*** Opening of Dataset entries ***

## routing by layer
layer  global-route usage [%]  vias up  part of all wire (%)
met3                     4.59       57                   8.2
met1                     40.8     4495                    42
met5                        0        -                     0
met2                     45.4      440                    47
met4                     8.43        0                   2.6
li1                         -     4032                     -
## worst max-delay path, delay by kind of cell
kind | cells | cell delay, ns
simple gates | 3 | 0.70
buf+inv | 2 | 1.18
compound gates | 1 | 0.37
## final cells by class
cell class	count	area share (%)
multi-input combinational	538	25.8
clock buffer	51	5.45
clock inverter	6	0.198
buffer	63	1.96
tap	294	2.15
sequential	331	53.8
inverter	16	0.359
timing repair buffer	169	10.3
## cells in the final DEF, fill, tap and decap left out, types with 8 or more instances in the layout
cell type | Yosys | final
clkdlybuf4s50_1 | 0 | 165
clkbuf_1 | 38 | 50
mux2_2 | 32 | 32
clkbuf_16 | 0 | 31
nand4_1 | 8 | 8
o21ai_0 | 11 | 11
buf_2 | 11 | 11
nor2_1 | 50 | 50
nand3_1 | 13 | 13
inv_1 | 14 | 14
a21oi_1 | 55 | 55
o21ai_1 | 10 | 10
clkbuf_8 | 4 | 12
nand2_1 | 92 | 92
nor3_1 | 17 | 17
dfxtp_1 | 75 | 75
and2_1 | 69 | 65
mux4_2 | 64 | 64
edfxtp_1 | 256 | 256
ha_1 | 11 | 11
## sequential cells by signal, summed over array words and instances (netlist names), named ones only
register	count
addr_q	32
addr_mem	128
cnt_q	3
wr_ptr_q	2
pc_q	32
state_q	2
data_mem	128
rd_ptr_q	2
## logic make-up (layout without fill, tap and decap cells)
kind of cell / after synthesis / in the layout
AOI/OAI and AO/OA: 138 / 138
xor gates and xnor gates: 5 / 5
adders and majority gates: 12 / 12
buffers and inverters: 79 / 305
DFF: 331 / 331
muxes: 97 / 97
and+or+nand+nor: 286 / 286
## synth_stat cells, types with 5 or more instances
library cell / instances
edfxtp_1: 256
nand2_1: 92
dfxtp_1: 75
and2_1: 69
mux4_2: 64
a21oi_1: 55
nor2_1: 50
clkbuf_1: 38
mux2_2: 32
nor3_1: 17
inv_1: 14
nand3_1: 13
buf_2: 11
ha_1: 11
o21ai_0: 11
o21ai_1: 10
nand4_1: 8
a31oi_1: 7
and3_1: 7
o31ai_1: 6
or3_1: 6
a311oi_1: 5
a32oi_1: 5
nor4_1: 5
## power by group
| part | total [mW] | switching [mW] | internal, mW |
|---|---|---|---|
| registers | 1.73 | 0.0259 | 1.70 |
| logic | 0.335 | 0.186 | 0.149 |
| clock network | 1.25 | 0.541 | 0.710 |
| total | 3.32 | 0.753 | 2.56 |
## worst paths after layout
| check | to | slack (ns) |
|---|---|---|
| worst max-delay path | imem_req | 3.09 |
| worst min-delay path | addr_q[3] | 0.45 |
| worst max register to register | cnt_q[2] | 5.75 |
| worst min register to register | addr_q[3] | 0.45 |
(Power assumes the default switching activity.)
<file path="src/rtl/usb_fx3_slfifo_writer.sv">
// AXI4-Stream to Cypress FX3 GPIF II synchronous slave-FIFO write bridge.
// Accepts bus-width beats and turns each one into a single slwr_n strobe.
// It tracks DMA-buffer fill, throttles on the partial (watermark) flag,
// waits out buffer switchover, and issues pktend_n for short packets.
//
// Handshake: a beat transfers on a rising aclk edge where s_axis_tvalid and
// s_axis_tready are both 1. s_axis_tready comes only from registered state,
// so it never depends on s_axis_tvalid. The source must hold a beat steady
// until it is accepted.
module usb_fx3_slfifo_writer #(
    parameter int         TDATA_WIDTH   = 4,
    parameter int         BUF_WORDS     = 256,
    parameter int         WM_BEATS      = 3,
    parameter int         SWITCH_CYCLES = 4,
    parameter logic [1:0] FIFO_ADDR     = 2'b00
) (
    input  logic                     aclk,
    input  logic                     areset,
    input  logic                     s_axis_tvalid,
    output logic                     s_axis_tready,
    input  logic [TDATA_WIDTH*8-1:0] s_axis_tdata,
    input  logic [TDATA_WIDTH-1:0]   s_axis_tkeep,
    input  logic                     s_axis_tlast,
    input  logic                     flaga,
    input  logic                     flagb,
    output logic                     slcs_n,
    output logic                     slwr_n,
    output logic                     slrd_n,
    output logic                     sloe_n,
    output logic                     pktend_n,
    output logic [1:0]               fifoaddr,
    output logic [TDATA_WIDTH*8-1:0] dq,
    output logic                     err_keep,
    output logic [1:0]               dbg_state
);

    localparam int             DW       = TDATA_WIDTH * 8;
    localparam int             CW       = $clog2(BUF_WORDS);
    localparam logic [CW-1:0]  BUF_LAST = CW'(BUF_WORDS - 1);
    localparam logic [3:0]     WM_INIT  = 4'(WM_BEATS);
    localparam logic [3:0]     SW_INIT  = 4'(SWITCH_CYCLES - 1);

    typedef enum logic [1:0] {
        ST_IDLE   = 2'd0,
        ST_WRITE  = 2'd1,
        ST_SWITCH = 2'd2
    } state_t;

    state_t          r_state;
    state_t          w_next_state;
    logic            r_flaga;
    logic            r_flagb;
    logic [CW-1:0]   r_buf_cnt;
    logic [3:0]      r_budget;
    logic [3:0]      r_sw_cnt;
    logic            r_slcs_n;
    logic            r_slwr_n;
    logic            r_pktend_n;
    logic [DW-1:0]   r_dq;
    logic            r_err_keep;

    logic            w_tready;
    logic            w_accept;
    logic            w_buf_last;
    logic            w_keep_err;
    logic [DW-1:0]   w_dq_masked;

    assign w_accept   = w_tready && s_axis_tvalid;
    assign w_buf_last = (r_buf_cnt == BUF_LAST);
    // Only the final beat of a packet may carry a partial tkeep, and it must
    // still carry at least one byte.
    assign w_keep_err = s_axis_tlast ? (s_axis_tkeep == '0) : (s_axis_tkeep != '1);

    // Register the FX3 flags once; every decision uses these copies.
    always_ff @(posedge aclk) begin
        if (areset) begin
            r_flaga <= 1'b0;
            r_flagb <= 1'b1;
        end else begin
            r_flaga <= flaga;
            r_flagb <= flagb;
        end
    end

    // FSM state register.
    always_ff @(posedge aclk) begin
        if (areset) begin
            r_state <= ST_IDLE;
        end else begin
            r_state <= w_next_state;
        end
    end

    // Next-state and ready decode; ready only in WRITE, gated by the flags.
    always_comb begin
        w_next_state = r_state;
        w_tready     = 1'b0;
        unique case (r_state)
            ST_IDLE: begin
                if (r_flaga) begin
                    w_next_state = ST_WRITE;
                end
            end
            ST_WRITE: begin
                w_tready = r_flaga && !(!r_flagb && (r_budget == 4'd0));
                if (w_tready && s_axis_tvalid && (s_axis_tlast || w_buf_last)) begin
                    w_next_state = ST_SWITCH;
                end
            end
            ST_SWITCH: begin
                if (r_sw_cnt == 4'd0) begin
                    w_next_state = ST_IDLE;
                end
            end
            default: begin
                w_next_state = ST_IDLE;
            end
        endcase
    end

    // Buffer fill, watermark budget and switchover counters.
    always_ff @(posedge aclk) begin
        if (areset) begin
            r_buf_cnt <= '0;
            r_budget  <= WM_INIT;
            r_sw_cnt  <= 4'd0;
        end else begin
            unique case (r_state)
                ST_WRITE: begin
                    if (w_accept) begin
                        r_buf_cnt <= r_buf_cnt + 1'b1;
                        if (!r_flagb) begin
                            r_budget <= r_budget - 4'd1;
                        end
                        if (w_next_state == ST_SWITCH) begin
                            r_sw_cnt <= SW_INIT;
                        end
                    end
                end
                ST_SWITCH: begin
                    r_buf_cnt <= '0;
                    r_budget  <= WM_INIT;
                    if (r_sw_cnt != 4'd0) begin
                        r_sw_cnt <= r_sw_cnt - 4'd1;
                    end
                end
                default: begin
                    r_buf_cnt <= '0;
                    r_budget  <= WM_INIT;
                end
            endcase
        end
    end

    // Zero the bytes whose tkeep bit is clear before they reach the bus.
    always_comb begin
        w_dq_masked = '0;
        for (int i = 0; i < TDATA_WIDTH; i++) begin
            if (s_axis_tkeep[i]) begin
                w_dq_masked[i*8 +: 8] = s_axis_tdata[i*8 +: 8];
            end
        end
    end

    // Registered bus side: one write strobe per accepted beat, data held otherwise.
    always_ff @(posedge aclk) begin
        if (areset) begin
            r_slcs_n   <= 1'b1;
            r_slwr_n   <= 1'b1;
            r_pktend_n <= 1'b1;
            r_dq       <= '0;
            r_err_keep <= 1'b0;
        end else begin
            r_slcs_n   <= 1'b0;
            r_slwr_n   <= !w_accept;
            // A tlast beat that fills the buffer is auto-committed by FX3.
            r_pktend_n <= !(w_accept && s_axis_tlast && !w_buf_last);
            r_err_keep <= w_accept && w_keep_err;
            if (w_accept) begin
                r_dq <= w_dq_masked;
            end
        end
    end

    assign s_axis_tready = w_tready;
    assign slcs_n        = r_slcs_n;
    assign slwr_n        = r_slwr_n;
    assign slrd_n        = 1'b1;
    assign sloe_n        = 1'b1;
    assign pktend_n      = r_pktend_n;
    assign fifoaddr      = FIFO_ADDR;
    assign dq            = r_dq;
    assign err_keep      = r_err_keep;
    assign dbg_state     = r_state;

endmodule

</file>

*** Close of Dataset entries ***

• Work task:
Your task is to repeat the records exactly. Begin at their first line and stop after the line containing "## worst max-delay".

• Exercise response:
## routing by layer
layer  global-route usage [%]  vias up  part of all wire (%)
met3                     4.59       57                   8.2
met1                     40.8     4495                    42
met5                        0        -                     0
met2                     45.4      440                    47
met4                     8.43        0                   2.6
li1                         -     4032                     -
## worst max-delay path, delay by kind of cell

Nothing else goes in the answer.